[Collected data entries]
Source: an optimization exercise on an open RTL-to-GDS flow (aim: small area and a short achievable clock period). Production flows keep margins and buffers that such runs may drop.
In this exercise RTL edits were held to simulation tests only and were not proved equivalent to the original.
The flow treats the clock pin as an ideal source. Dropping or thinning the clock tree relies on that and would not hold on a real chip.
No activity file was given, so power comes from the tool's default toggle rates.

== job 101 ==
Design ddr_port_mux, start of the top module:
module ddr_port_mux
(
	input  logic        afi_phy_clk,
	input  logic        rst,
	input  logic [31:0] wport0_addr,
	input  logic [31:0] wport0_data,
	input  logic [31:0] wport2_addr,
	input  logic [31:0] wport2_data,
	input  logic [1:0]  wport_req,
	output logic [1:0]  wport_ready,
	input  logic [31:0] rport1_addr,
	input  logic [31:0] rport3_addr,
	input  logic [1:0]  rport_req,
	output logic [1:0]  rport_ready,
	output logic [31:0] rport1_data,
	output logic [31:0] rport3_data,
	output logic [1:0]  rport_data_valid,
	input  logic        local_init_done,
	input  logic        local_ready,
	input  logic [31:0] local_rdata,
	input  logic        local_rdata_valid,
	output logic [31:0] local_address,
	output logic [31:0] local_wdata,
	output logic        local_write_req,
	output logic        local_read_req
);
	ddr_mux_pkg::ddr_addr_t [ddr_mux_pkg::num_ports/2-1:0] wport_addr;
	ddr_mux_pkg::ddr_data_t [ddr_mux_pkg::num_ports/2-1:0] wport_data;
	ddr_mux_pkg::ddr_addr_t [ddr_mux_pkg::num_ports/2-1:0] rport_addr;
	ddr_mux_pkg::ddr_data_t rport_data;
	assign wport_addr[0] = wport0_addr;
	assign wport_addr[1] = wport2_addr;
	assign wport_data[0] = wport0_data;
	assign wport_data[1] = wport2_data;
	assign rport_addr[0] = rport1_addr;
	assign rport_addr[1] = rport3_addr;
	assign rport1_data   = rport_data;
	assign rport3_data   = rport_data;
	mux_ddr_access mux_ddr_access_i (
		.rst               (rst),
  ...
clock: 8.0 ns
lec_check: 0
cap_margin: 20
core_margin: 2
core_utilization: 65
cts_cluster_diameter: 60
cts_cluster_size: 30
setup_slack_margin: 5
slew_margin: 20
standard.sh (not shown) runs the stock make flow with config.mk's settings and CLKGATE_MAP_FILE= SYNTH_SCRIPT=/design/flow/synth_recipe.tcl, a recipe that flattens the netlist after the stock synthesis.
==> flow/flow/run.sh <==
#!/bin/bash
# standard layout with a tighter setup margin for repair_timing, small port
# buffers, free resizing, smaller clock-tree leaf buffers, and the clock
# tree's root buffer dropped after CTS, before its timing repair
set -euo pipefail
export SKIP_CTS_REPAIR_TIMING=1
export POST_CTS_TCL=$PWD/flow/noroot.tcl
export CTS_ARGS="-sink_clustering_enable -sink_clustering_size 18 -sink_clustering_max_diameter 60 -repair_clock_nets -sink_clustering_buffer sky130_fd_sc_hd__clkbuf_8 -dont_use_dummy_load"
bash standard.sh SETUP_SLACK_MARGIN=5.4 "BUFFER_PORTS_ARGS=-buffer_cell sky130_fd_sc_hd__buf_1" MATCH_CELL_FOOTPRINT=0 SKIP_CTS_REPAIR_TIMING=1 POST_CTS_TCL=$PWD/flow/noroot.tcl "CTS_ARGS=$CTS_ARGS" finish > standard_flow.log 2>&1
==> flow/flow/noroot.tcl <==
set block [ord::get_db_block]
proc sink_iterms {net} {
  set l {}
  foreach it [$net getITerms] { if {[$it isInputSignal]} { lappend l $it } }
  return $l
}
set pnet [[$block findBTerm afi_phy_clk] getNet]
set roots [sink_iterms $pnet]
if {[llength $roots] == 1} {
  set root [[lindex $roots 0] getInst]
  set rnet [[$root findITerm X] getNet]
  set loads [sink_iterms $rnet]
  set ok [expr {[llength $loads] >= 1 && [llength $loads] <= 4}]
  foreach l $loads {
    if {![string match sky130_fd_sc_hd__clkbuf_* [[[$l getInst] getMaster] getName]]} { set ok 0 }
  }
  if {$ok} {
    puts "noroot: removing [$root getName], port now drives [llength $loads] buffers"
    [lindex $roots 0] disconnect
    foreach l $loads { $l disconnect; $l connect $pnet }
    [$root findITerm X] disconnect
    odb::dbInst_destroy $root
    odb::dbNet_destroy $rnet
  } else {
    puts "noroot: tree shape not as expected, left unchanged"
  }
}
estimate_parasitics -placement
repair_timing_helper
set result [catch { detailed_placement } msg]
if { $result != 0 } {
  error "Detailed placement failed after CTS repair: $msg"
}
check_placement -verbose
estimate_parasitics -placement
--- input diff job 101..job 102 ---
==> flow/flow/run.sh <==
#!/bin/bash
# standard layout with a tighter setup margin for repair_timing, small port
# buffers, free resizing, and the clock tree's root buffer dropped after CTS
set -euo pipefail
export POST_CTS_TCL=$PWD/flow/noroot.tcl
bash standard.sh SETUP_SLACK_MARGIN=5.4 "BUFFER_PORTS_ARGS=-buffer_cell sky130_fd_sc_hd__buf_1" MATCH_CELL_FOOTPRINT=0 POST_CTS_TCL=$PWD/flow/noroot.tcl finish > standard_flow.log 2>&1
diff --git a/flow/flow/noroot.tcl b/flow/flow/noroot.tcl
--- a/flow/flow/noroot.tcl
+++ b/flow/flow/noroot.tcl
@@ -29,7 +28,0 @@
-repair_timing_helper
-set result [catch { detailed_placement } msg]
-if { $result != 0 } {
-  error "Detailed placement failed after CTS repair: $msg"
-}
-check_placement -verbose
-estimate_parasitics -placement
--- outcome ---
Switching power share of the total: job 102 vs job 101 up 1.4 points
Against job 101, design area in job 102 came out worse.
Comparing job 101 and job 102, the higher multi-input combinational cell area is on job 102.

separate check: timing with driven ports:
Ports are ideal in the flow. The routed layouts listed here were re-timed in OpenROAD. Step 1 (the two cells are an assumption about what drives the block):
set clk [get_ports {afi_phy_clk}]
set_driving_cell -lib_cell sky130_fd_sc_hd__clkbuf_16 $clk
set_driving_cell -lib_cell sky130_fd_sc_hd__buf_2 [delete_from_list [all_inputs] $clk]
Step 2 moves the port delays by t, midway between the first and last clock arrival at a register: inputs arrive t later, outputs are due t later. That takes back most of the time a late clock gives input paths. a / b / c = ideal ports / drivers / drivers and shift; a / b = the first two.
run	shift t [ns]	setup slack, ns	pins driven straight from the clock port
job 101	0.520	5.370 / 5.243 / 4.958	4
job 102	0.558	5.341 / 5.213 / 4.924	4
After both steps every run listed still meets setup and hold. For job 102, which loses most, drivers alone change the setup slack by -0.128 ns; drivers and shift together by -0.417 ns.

- [WORK REQUIRED]: Say how many lines in the records hold the string "power", and say nothing else.

- [ANSWER SECTION]: 2